Baker: We had many difficult scenes, some rather big scale scenes and some very technically challenging scenes. However, one particular scene worth mentioning would be our opening shot, where we referenced the famous Pre-Raphaelite Ophelia drowning painting by Sir John Everett Millais. We had Daisy Ridley playing Ophelia, who was positioned floating on the surface of the water as the camera on a 50-foot Supertechno crane skims across the water, over lily pads, revealing Ophelia then raising up over her, then slowly descending towards her face as she submerges into the water. We shot at 48fps to give a slightly dreamy quality, which meant that the grips had to move the crane at 2x the speed and hit some very precise marks with very precise timings. We had to lower Daisy into the water by having her attached to a submerged descender rig that was operated from the shore and would have her sink on cue. The shot was made difficult by the fact that we had to build a platform in the water weeks in advance. Greens had to do a whole lot of work on the location and, between choosing the location in winter and then shooting in spring, the snow melted in the mountains, which affected the level of the water that we were shooting in. Not to mention it was ice cold for Daisy, so there was a team of people striving to keep her warm in the water, and we had to dry her after each take. And to top it all off, we had a rather short window of time to shoot it in; we had to wait for the sun to come over the huge rock formation right next to the location, and then we only had an hour or so before the sun would be too high and would eventually cast a great big crane shadow over Daisy. We got it in three takes and the shot is beautiful.

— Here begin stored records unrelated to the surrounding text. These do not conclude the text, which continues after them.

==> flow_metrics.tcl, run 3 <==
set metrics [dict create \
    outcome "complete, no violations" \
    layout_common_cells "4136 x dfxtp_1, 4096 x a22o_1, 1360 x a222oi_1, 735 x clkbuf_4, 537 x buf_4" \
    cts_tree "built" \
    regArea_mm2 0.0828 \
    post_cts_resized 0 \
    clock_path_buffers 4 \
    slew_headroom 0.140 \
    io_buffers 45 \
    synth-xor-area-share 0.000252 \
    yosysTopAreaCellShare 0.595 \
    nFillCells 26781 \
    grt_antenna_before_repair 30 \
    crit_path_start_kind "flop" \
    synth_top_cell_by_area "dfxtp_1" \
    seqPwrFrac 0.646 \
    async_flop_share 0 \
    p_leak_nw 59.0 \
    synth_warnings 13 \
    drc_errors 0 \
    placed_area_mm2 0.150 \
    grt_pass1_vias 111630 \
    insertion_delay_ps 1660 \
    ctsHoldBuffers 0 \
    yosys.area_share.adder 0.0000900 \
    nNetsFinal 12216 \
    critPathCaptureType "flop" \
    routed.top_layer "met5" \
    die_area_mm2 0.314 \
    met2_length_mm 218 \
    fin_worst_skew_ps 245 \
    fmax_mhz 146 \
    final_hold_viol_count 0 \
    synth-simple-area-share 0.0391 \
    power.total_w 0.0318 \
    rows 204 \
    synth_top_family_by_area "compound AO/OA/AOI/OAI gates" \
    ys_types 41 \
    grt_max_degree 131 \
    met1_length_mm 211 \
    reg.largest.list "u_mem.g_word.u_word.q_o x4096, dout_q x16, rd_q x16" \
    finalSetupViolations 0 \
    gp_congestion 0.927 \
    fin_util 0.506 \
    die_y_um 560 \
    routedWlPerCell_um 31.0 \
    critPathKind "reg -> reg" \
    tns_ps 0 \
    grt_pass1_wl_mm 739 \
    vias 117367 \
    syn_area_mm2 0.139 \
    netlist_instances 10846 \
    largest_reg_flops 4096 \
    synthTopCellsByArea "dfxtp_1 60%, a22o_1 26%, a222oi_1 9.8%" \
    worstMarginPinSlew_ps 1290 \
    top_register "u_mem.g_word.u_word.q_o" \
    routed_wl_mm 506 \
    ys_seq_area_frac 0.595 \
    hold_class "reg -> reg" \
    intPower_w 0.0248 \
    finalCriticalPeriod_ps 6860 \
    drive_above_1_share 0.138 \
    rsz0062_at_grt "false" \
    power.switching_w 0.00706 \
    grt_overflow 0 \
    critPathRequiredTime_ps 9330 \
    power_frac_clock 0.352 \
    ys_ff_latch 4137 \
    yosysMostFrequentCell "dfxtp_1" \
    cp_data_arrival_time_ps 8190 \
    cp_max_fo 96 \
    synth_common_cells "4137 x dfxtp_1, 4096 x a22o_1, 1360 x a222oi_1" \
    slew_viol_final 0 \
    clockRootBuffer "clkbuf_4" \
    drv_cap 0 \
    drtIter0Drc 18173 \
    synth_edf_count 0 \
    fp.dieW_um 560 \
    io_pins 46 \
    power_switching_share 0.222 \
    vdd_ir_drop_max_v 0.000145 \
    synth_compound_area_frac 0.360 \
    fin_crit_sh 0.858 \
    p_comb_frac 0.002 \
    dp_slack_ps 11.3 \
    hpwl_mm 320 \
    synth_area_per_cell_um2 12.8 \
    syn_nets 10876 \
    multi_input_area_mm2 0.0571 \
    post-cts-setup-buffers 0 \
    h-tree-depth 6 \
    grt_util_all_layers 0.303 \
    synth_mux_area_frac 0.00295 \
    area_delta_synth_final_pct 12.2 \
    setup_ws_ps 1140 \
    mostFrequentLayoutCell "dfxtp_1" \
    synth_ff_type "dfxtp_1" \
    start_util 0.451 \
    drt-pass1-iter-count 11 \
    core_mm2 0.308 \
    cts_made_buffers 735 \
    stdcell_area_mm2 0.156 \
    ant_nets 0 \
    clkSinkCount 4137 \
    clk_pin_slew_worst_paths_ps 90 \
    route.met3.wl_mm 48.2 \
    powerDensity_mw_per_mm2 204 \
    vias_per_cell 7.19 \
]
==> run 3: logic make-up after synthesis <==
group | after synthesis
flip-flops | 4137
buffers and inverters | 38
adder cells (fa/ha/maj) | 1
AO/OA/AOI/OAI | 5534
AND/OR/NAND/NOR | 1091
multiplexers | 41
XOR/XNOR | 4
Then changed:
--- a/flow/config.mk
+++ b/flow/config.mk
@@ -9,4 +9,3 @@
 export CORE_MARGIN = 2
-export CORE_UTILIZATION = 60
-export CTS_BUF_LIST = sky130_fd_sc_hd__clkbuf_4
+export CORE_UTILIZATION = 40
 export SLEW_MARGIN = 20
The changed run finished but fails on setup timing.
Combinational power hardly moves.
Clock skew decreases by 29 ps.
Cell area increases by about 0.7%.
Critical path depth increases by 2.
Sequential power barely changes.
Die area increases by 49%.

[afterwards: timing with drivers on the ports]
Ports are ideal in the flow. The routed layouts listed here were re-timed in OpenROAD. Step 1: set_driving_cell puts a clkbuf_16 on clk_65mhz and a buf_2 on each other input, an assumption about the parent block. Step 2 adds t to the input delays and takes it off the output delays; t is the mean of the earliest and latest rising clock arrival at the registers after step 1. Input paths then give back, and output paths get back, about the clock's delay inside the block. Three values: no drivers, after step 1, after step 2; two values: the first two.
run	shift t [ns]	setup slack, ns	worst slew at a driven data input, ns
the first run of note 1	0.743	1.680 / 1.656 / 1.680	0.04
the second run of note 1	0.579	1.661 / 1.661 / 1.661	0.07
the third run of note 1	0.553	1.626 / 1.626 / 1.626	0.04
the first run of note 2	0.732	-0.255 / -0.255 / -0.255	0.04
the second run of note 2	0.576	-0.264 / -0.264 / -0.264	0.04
This design comes from an exercise in tuning for small area, a short achievable clock period and few clock cycles per item on the open sky130 flow, not from production work.
RTL that was checked went through simulation tests only; none was proved equivalent to the original.

## colourTop
module colourTop (
	input logic CLOCK_50_I,
	input logic resetn,
	input logic [3:0] paddr,
	input logic psel,
	input logic penable,
	input logic pwrite,
	input logic [31:0] pwdata,
	output logic [31:0] prdata,
	output logic pready,
	output logic pslverr,
	output logic memRdEn,
	output colourPkg::addr_t memRdAddr,
	input colourPkg::word_t memRdData,
	output logic memWrEn,
	output colourPkg::addr_t memWrAddr,
	output colourPkg::word_t memWrData
);
Size: roughly 470 flip-flops, about 25000 sq um of cells after synthesis.
export LEC_CHECK = 0
export CAP_MARGIN = 20
export CORE_MARGIN = 2
export CORE_UTILIZATION = 40
export PLACE_DENSITY = 0.6
export SETUP_SLACK_MARGIN = 4.4
export SLEW_MARGIN = 20
create_clock -name core_clock -period 9.0 [get_ports {CLOCK_50_I}]
run.sh (not shown) runs the stock make flow with config.mk's settings and CLKGATE_MAP_FILE= SYNTH_SCRIPT=/design/flow/synth_recipe.tcl, a recipe that flattens the netlist after the stock synthesis.
Edit:
Settings changed: SETUP_SLACK_MARGIN 4.4 to 4.8.
The changed run completed with no timing, DRC or antenna violations.
Area after synthesis is unchanged.
Die area does not change.
Worst hold slack degrades by 0.0059 ns.
Worst setup slack improves by 0.18 ns.
Function was not checked in any run of this note: the RTL went through the layout flow alone.

* * *

Setup of fjord:
Another version of the RTL of colourTop (not shown whole).
Size in the first run: ~2500 cells after synthesis, roughly 490 flip-flops, ~27000 um2 of cells after synthesis.
==> flow/design.v (excerpt) <==
module colourTop (
	input logic CLOCK_50_I,
	input logic resetn,
	input logic [3:0] paddr,
	input logic psel,
	input logic penable,
	input logic pwrite,
	input logic [31:0] pwdata,
	output logic [31:0] prdata,
	output logic pready,
	output logic pslverr,
	output logic memRdEn,
	output colourPkg::addr_t memRdAddr,
	input colourPkg::word_t memRdData,
	output logic memWrEn,
	output colourPkg::addr_t memWrAddr,
	output colourPkg::word_t memWrData
);
clock: 9.0 ns
lec_check: 0
cap_margin: 20
core_margin: 2
core_utilization: 40
cts_cluster_diameter: 80
cts_cluster_size: 28
place_density: 0.6
setup_slack_margin: 5.0
slew_margin: 20
standard.sh (not shown) runs the stock make flow with config.mk's settings and CLKGATE_MAP_FILE= SYNTH_SCRIPT=/design/flow/synth_recipe.tcl, a recipe that flattens the netlist after the stock synthesis.
==> flow/flow/run.sh <==
#!/bin/bash
set -e
bash standard.sh finish SETUP_SLACK_MARGIN=5.75 > standard.log 2>&1
Changes in indigo relative to fjord:
==> flow/flow/run.sh <==
#!/bin/bash
set -e
bash standard.sh finish SETUP_SLACK_MARGIN=5.6 > standard.log 2>&1
## What came out
- Diff fjord -> indigo: routed length on met1 higher, setup slack after layout lower, number of clock buffer instances in the layout lower, area of combinational cells with multiple inputs lower.
- Summary of the comparison: shortest period the worst path allows is higher in indigo, relative to fjord.
- indigo: final cell utilization of the core lower than fjord
Changes in violet relative to indigo:
==> flow/flow/run.sh <==
#!/bin/bash
set -e
bash standard.sh finish SETUP_SLACK_MARGIN=5.45 > standard.log 2>&1
### Flow results
From indigo to violet the numbers moved as follows: wire length per cell after detailed routing lower; routed wire length down 2.6%; design area -about 1.6%.
--- input diff violet..pepper ---
==> flow/flow/run.sh <==
#!/bin/bash
set -e
bash standard.sh finish SETUP_SLACK_MARGIN=5.9 > standard.log 2>&1
Findings:
Compared with violet, pepper instantiates a larger number of standard cells. For violet, the startpoint of the worst setup timing path was ups.cu[6]$_DFF_P_, unlike pepper, where it was ups.cu3[9]$_DFF_P_. Against violet as the reference, pepper delivers a higher length of routed wiring on met1. Compared pepper vs violet, and sequential cell area share is down in pepper. Comparing wire length on met2 for violet and pepper, the smaller number came from violet. Compared with violet, placement density in the core of pepper is higher. Changes observed in pepper relative to violet: clock-buffer cell count picked up an extra 1, number of hold-slack violations in the final timing report held steady, number of port buffers now sits at about the same level.
No run of this note included a check of the RTL's function; only the layout flow was run.

* * *

## branch amber
colourTop, a different RTL version from the one above (not shown whole).
Size: roughly 2,400 cells after synthesis, ~150 I/O pins, about 25,000 sq um of cells after synthesis.
make LEC_CHECK=0 CAP_MARGIN=20 CORE_MARGIN=2 CORE_UTILIZATION=40 PLACE_DENSITY=0.6 SETUP_SLACK_MARGIN=5.0 SLEW_MARGIN=20 finish   # period 9.0 ns
run.sh (not shown) runs the stock make flow with config.mk's settings and CLKGATE_MAP_FILE= SYNTH_SCRIPT=/design/flow/synth_recipe.tcl, a recipe that flattens the netlist after the stock synthesis.
Stock flow here: none of the scripts above is used.
> inputs changed (branch amber -> branch umber)
- swapping 5.0 for 4.5 in SETUP_SLACK_MARGIN
Notes after the runs:
Relative to branch amber, area growth from synthesis to final layout has decreased by 3.0 points in branch umber.
Comparing branch amber and branch umber, sequential share of layout area is lower on branch amber.
Higher hold slack goes to branch umber over branch amber.
No functional check of the RTL was part of any run of this note.

* * *

== the reference run ==
colourTop, a different RTL version from the one above (not shown whole).
Size in the first run: about 2,500 cells after synthesis.
==> flow/config.mk <==
export PLATFORM = sky130hd
export DESIGN_NAME = colourTop
export DESIGN_NICKNAME = colourTop
export VERILOG_FILES = /design/flow/design.v
export SDC_FILE = /design/flow/constraint.sdc
export NUM_CORES = 4
export LEC_CHECK = 0
export CAP_MARGIN = 20
export CORE_MARGIN = 2
export CORE_UTILIZATION = 40
export CTS_CLUSTER_DIAMETER = 80
export CTS_CLUSTER_SIZE = 28
export PLACE_DENSITY = 0.6
export SETUP_SLACK_MARGIN = 5.0
export SLEW_MARGIN = 20
==> flow/constraint.sdc <==
create_clock -name core_clock -period 9.0 [get_ports {CLOCK_50_I}]
set_input_delay 1.8000 -clock core_clock [delete_from_list [all_inputs] [get_ports {CLOCK_50_I}]]
set_output_delay 1.8000 -clock core_clock [all_outputs]
set_load 0.01 [all_outputs]
The inputs of the trial run differ from those of the reference run as listed below.
Settings: changing SETUP_SLACK_MARGIN from 5.0 to 4.8.
## What came out
- On post-layout instance area, the reference run tracks the trial run almost exactly.
- Delta (the trial run minus the reference run): cell count barely changed; first-pass GRT wire length went down by 750 um; clock insertion delay at the later pin of the skew report rose 0.03 ns; clock buffer count in the final layout has increased.
- Delta (the trial run minus the reference run): worst-margin pin slew now smaller, number of design-rule violations left by the first detailed-router iteration comparable, clock-cell share of area now larger, worst setup slack now smaller.
No functional check of the RTL was part of any run of this note.

* * *

== P ==
Another version of the RTL of colourTop (not shown whole).
Size: roughly 480 flip-flops.
clock: 9.0 ns
lec_check: 0
cap_margin: 20
core_margin: 2
core_utilization: 40
cts_cluster_diameter: 80
cts_cluster_size: 28
place_density: 0.6
setup_slack_margin: 5.0
slew_margin: 20
standard.sh (not shown) runs the stock make flow with config.mk's settings and CLKGATE_MAP_FILE= SYNTH_SCRIPT=/design/flow/synth_recipe.tcl, a recipe that flattens the netlist after the stock synthesis.
==> flow/flow/run.sh <==
#!/bin/bash
set -e
bash standard.sh finish SETUP_SLACK_MARGIN=5.9 "BUFFER_PORTS_ARGS=-buffer_cell sky130_fd_sc_hd__buf_4" > standard.log 2>&1
The flow did not stop early for P: all stages ran, and the layout cleared the timing, design-rule and antenna checks.
Testbench counts of P, summed over its fixed seeds: cycles 921,728, frames 8.
What Q does differently from P at the input level:
# P
export LEC_CHECK = 0
export CAP_MARGIN = 20
export CORE_MARGIN = 2
export CORE_UTILIZATION = 40
export CTS_CLUSTER_DIAMETER = 80
export CTS_CLUSTER_SIZE = 28
export PLACE_DENSITY = 0.6
export SETUP_SLACK_MARGIN = 5.0
export SLEW_MARGIN = 20
create_clock -name core_clock -period 9.0 [get_ports {CLOCK_50_I}]
# Q
export LEC_CHECK = 0
export CAP_MARGIN = 20
export CORE_MARGIN = 2
export CORE_UTILIZATION = 40
export CTS_CLUSTER_DIAMETER = 85
export CTS_CLUSTER_SIZE = 32
export PLACE_DENSITY = 0.6
export SETUP_SLACK_MARGIN = 5.0
export SLEW_MARGIN = 20
create_clock -name core_clock -period 9.0 [get_ports {CLOCK_50_I}]
==> flow/flow/run.sh <==
#!/bin/bash
set -e
bash standard.sh finish SETUP_SLACK_MARGIN=5.8 "BUFFER_PORTS_ARGS=-buffer_cell sky130_fd_sc_hd__buf_4" > standard.log 2>&1
==> run summary <==
P -> Q: total number of vias decreased slightly
Clock-buffer cell count (P / Q): 1.3
Re met2 track demand over resource in global routing: Q is 0.33 points up on P.
[Q] largest stage delay on the critical path rose 0.04 ns relative to P
Min slack of the critical path across P and Q: P
Q reports its end of the critical path as pixY2687[19]$_DFF_P_ while P reports csc.gPart[24]$_DFF_P_.
Going from P to Q, post-CTS setup buffer count shrinks by about 30%.
| non-clock buffer total of the final layout | higher: P |
Wire length on met1 is lower on Q

* * *

oak:
colourTop again, from the RTL that the note above started with.
==> flow/config.mk <==
export PLATFORM = sky130hd
export DESIGN_NAME = colourTop
export DESIGN_NICKNAME = colourTop
export VERILOG_FILES = /design/flow/design.v
export SDC_FILE = /design/flow/constraint.sdc
export NUM_CORES = 4
export LEC_CHECK = 0
export CAP_MARGIN = 20
export CORE_MARGIN = 2
export CORE_UTILIZATION = 40
export CTS_CLUSTER_DIAMETER = 85
export CTS_CLUSTER_SIZE = 32
export PLACE_DENSITY = 0.6
export SETUP_SLACK_MARGIN = 5.0
export SLEW_MARGIN = 20
==> flow/constraint.sdc <==
create_clock -name core_clock -period 9.0 [get_ports {CLOCK_50_I}]
set_input_delay 1.8000 -clock core_clock [delete_from_list [all_inputs] [get_ports {CLOCK_50_I}]]
set_output_delay 1.8000 -clock core_clock [all_outputs]
set_load 0.01 [all_outputs]
==> flow/flow/run.sh <==
#!/bin/bash
set -e
bash standard.sh finish SETUP_SLACK_MARGIN=5.7 "BUFFER_PORTS_ARGS=-buffer_cell sky130_fd_sc_hd__buf_4" > standard.log 2>&1
Testbench counts of oak, summed over its fixed seeds: cycles 921,728, frames 8.
#### Input delta (pine over oak)
Settings: CTS_CLUSTER_SIZE: 32 -> 28; CTS_CLUSTER_DIAMETER: 85 -> 80.
==> flow/flow/run.sh <==
#!/bin/bash
set -e
bash standard.sh finish SETUP_SLACK_MARGIN=5.6 > standard.log 2>&1
Results
- pine: full flow OK, the timing, design-rule and antenna checks passed
- Between pine and oak, the difference in longest individual stage delay on the worst path is negligible.
- Final standard cell area without fillers essentially unchanged between pine and oak.
- The run showing the greater wire length is oak.
- Summary of the comparison: first-pass GRT wire length is lower in pine, relative to oak.
- oak -> pine: sequential share of cell area flat
- On cell count, pine and oak are neck and neck.
Input-level comparison between birch and pine:
Settings: a change of CTS_CLUSTER_DIAMETER from 80 to 85; a change of CTS_CLUSTER_SIZE from 28 to 32.
[summary]
birch | stages: all done | timing, DRC, antenna: all pass. Via count delta (birch -> pine): insignificant. Going from pine to birch, number of buffers and inverters on the critical path moved down; period utilization level. Against pine, birch reports a portion of the layout cell area used by clock cells that is lower. Between pine and birch, the global-route total usage across every layer does not differ in any meaningful way. | register fraction of the total cell area | birch vs pine | ≈ equal |. pine ended up with sky130_fd_sc_hd__fa_1 as its critical-path cell with the highest stage delay; birch ended up with sky130_fd_sc_hd__clkdlybuf4s50_1. Compared with pine, birch shows a highest fanout seen on the critical path that is 2 lower. A startpoint of the most critical setup path of writer.memWrAddr[5] is what birch shows, while ups.cv[5] belongs to pine. Capturing instance or port of the critical path: csc.rPart[23] -> pine, memWrAddr[5] -> birch. Summary of birch over pine: arrival time at the worst endpoint decreased 2300 ps, antenna violation net count after detailed routing closely matched the old numbers.

* * *

## build 57
colourTop, a different RTL version from the one above (not shown whole).
Size in the first run: roughly 2300 cells after synthesis, about 460 flip-flops, ~150 I/O pins.
==> flow/config.mk <==
export PLATFORM = sky130hd
export DESIGN_NAME = colourTop
export DESIGN_NICKNAME = colourTop
export VERILOG_FILES = /design/flow/design.v
export SDC_FILE = /design/flow/constraint.sdc
export NUM_CORES = 4
export LEC_CHECK = 0
export CAP_MARGIN = 20
export CORE_MARGIN = 2
export CORE_UTILIZATION = 40
export CTS_BUF_LIST = sky130_fd_sc_hd__clkbuf_8
export CTS_CLUSTER_SIZE = 25
export PLACE_DENSITY = 0.6
export SETUP_SLACK_MARGIN = 4.8
export SLEW_MARGIN = 20
==> flow/constraint.sdc <==
create_clock -name core_clock -period 9.0 [get_ports {CLOCK_50_I}]
set_input_delay 1.8000 -clock core_clock [delete_from_list [all_inputs] [get_ports {CLOCK_50_I}]]
set_output_delay 1.8000 -clock core_clock [all_outputs]
set_load 0.01 [all_outputs]
run.sh (not shown) runs the stock make flow with config.mk's settings and CLKGATE_MAP_FILE= SYNTH_SCRIPT=/design/flow/synth_recipe.tcl, a recipe that flattens the netlist after the stock synthesis.
Stock flow here: none of the scripts above is used.
Testbench counts of build 57, summed over its fixed seeds: cycles 921,712, frames 8.
Edits applied to the flow inputs when going from build 57 to build 1:
# build 57
export LEC_CHECK = 0
export CAP_MARGIN = 20
export CORE_MARGIN = 2
export CORE_UTILIZATION = 40
export CTS_BUF_LIST = sky130_fd_sc_hd__clkbuf_8
export CTS_CLUSTER_SIZE = 25
export PLACE_DENSITY = 0.6
export SETUP_SLACK_MARGIN = 4.8
export SLEW_MARGIN = 20
create_clock -name core_clock -period 9.0 [get_ports {CLOCK_50_I}]
# build 1
export LEC_CHECK = 0
export CAP_MARGIN = 20
export CORE_MARGIN = 2
export CORE_UTILIZATION = 40
export PLACE_DENSITY = 0.6
export SETUP_SLACK_MARGIN = 5.0
export SLEW_MARGIN = 20
create_clock -name core_clock -period 9.0 [get_ports {CLOCK_50_I}]
==> run summary <==
Build 1 has completed all stages; timing, DRC and antenna checks passed. Relative to build 57, non-clock buffering overhead in the final layout has increased by 0.46 points in build 1. Wire: build 1 routes more than build 57. Setup slack, build 57 and build 1, higher one = build 1. Between build 57 and build 1, the global-route usage figures differ only marginally. Share of layout cells above drive strength 1: build 57 vs build 1 — no meaningful difference. Relative to build 57, critical path depth increased by 12 in build 1.
What build 85 does differently from build 1 at the input level:
# build 1
export LEC_CHECK = 0
export CAP_MARGIN = 20
export CORE_MARGIN = 2
export CORE_UTILIZATION = 40
export PLACE_DENSITY = 0.6
export SETUP_SLACK_MARGIN = 5.0
export SLEW_MARGIN = 20
create_clock -name core_clock -period 9.0 [get_ports {CLOCK_50_I}]
# build 85
export LEC_CHECK = 0
export ABC_AREA = 1
export CAP_MARGIN = 20
export CORE_MARGIN = 2
export CORE_UTILIZATION = 40
export CTS_CLUSTER_DIAMETER = 80
export CTS_CLUSTER_SIZE = 28
export PLACE_DENSITY = 0.6
export SETUP_SLACK_MARGIN = 4.8
export SLEW_MARGIN = 20
create_clock -name core_clock -period 9.0 [get_ports {CLOCK_50_I}]
==> comparison <==
Re final number of setup-violating endpoints: no difference whatsoever between build 85 and build 1. Routed wire in build 85 totals more than in build 1. Design area (build 85 vs. build 1) increases slightly. NOTE: post-synthesis instance area in build 85 exceeds that of build 1. Build 85 ends up with lower layout-stage area growth over the synthesis result than build 1 does. Relative to build 1, number of placement rows increased by 3 in build 85. Compared with build 1, the detailed router inserted more vias in build 85. Per the comparison of build 85 with build 1, critical path depth shrank by 18.
Setup changes, build 85 to build 72
# build 85
export LEC_CHECK = 0
export ABC_AREA = 1
export CAP_MARGIN = 20
export CORE_MARGIN = 2
export CORE_UTILIZATION = 40
export CTS_CLUSTER_DIAMETER = 80
export CTS_CLUSTER_SIZE = 28
export PLACE_DENSITY = 0.6
export SETUP_SLACK_MARGIN = 4.8
export SLEW_MARGIN = 20
create_clock -name core_clock -period 9.0 [get_ports {CLOCK_50_I}]
# build 72
export LEC_CHECK = 0
export CAP_MARGIN = 20
export CORE_MARGIN = 2
export CORE_UTILIZATION = 40
export CTS_CLUSTER_DIAMETER = 80
export CTS_CLUSTER_SIZE = 28
export PLACE_DENSITY = 0.6
export SETUP_SLACK_MARGIN = 4.8
export SLEW_MARGIN = 20
create_clock -name core_clock -period 9.0 [get_ports {CLOCK_50_I}]
Findings:
Build 72 vs. build 85: area of the multi-input gates went down 460 um^2, simple-gate share of the synthesized area dropped 8.1 points. Of the two values seen for library cell contributing the largest single delay on the critical path, dfrtp_4 was produced by build 72 and clkdlybuf4s50_1 by build 85. Build 72: all stages complete, timing, DRC and antenna checks passed.
#### Input delta (build 61 over build 72)
# build 72
export LEC_CHECK = 0
export CAP_MARGIN = 20
export CORE_MARGIN = 2
export CORE_UTILIZATION = 40
export CTS_CLUSTER_DIAMETER = 80
export CTS_CLUSTER_SIZE = 28
export PLACE_DENSITY = 0.6
export SETUP_SLACK_MARGIN = 4.8
export SLEW_MARGIN = 20
create_clock -name core_clock -period 9.0 [get_ports {CLOCK_50_I}]
# build 61
export LEC_CHECK = 0
export CAP_MARGIN = 20
export CORE_MARGIN = 2
export CORE_UTILIZATION = 40
export PLACE_DENSITY = 0.6
export SETUP_SLACK_MARGIN = 4.8
export SLEW_MARGIN = 20
create_clock -name core_clock -period 9.0 [get_ports {CLOCK_50_I}]
- Build 61: final area about 2% above build 72
- Build 61: sum of met2 wire segment lengths after detailed routing 0.97% below build 72
- Looking at build 61 and build 72, the total congestion overflow after global routing is a wash.
- Run comparison: build 61 startpoint of the worst setup timing path writer.word1; build 72 startpoint of the worst setup timing path seq.ph[2]
- Data arrival time at the worst-slack endpoint: build 61 and build 72 compared, higher one is build 72
- The run with more routed wire is build 61, not build 72.

[static timing again, ports no longer ideal]
No port has a modelled driver above. Below, the same layouts with a new extraction and two added sets of constraints. Step 1 sets driving cells, clkbuf_16 on the clock port and buf_2 on the other inputs (assumed; they add their load-dependent delay and slew). Step 2 moves the port delays by t, midway between the first and last clock arrival at a register: inputs arrive t later, outputs are due t later. That takes back most of the time a late clock gives input paths. Slacks: no drivers / after step 1 / after step 2; pairs: no drivers / after step 1.
run	t (ns)	setup slack, ns	worst setup path at the end	worst slew at a driven data input, ns
the first run of note 1	0.647	4.622 / 4.582 / 4.622	register to register	0.03
the second run of note 1	0.666	4.797 / 4.797 / 4.797	register to register	0.04
fjord	0.657	5.667 / 5.667 / 5.298	input to register	0.05
indigo	0.684	5.650 / 5.586 / 5.143	input to register	0.05
violet	0.666	5.498 / 5.498 / 4.937	input to register	0.05
pepper	0.680	5.602 / 5.602 / 5.277	input to register	0.05
branch amber	0.624	4.202 / 4.202 / 4.202	register to register	0.05
branch umber	0.643	4.231 / 4.231 / 4.231	register to register	0.05
the reference run	0.641	5.055 / 5.055 / 4.942	input to register	0.07
the trial run	0.656	4.992 / 4.992 / 4.884	input to register	0.07
P	0.655	5.819 / 5.819 / 5.471	input to register	0.05
Q	0.658	5.830 / 5.830 / 5.477	input to register	0.04
oak	0.653	5.713 / 5.713 / 5.367	input to register	0.04
pine	0.664	5.644 / 5.589 / 5.217	input to register	0.04
birch	0.643	5.656 / 5.595 / 5.209	input to register	0.04
build 57	0.686	4.972 / 4.972 / 4.926	input to register	0.04
build 1	0.641	5.016 / 5.016 / 4.890	input to register	0.04
build 85	0.651	4.930 / 4.875 / 4.579	input to register	0.03
build 72	0.654	4.960 / 4.960 / 4.933	input to register	0.04
build 61	0.634	4.962 / 4.909 / 4.892	input to register	0.04
After both steps every run listed still meets setup and hold. For violet, which loses most, drivers alone change the setup slack by 0.000 ns; drivers and shift together by -0.561 ns.
This is an optimization exercise on Yosys and OpenROAD, whose aim is small area, a short achievable clock period and few clock cycles per item, not a production implementation.
Function not checked in this run: the RTL went through the layout flow alone.

--- flow/run.sh ---
#!/bin/bash
# synth_recipe.tcl (not shown) runs the flow's synth.tcl, then flattens the netlist and writes it again
# the make line also repeats each setting of config.mk as NAME=value (left out here)
make -C /OpenROAD-flow-scripts/flow DESIGN_CONFIG=/design/flow/config.mk WORK_HOME=/design/flow/orfs CLKGATE_MAP_FILE= SYNTH_SCRIPT=/design/flow/synth_recipe.tcl finish
--- flow/config.mk ---
export PLATFORM = sky130hd
export DESIGN_NAME = ntt_core
export DESIGN_NICKNAME = ntt_core
export VERILOG_FILES = /design/flow/design.v
export SDC_FILE = /design/flow/constraint.sdc
export NUM_CORES = 4
export LEC_CHECK = 0
export ABC_AREA = 1
export CAP_MARGIN = 20
export CORE_MARGIN = 2
export CORE_UTILIZATION = 40
export CTS_BUF_LIST = sky130_fd_sc_hd__clkbuf_8
export SETUP_SLACK_MARGIN = 3.25
export SLEW_MARGIN = 20
--- flow/constraint.sdc ---
create_clock -name core_clock -period 7.0 [get_ports {clk}]
set_input_delay 1.4000 -clock core_clock [delete_from_list [all_inputs] [get_ports {clk}]]
set_output_delay 1.4000 -clock core_clock [all_outputs]
set_load 0.01 [all_outputs]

Filmmaker: Finally, describe the finishing of the film. How much of your look was “baked in” versus realized in the DI?

Baker: In prep we shot some rather specific camera tests, and from those we created four different LUTs that I used on set and for our dailies. I also shifted the color temperature and color correction on set too so the look we were after was already halfway there. Then in the DI we finessed it and polished it further. Because we shot in Arriraw, the look was not really “baked in,” so we had a lot of latitude to work with in the DI. I was fortunate to work with the fabulous colorist Max Horton at Halo Post Production in Soho, London

TECH BOX:

  • Cameras: Arri Alexa XT Plus and Alexa Mini from Vantage, Prague
  • Lenses: Hawk anamorphic V-Plus, V-Lite & C series. Angenieux Optimo anamorphic zoom lenses
  • Lighting: Everything from 20k Tungstens, 18k HMIs, Arri Skypanels, Spring Balls, Rifas, flame bars, lots of diffusion frames and available light while shooting on location
  • Processing: Codex ARRIRAW (3.4K), 2K Digital Intermediate
  • Color Grading: Halo Postproduction, Soho, London. Colorist Max Horton, working on a Nucoda system.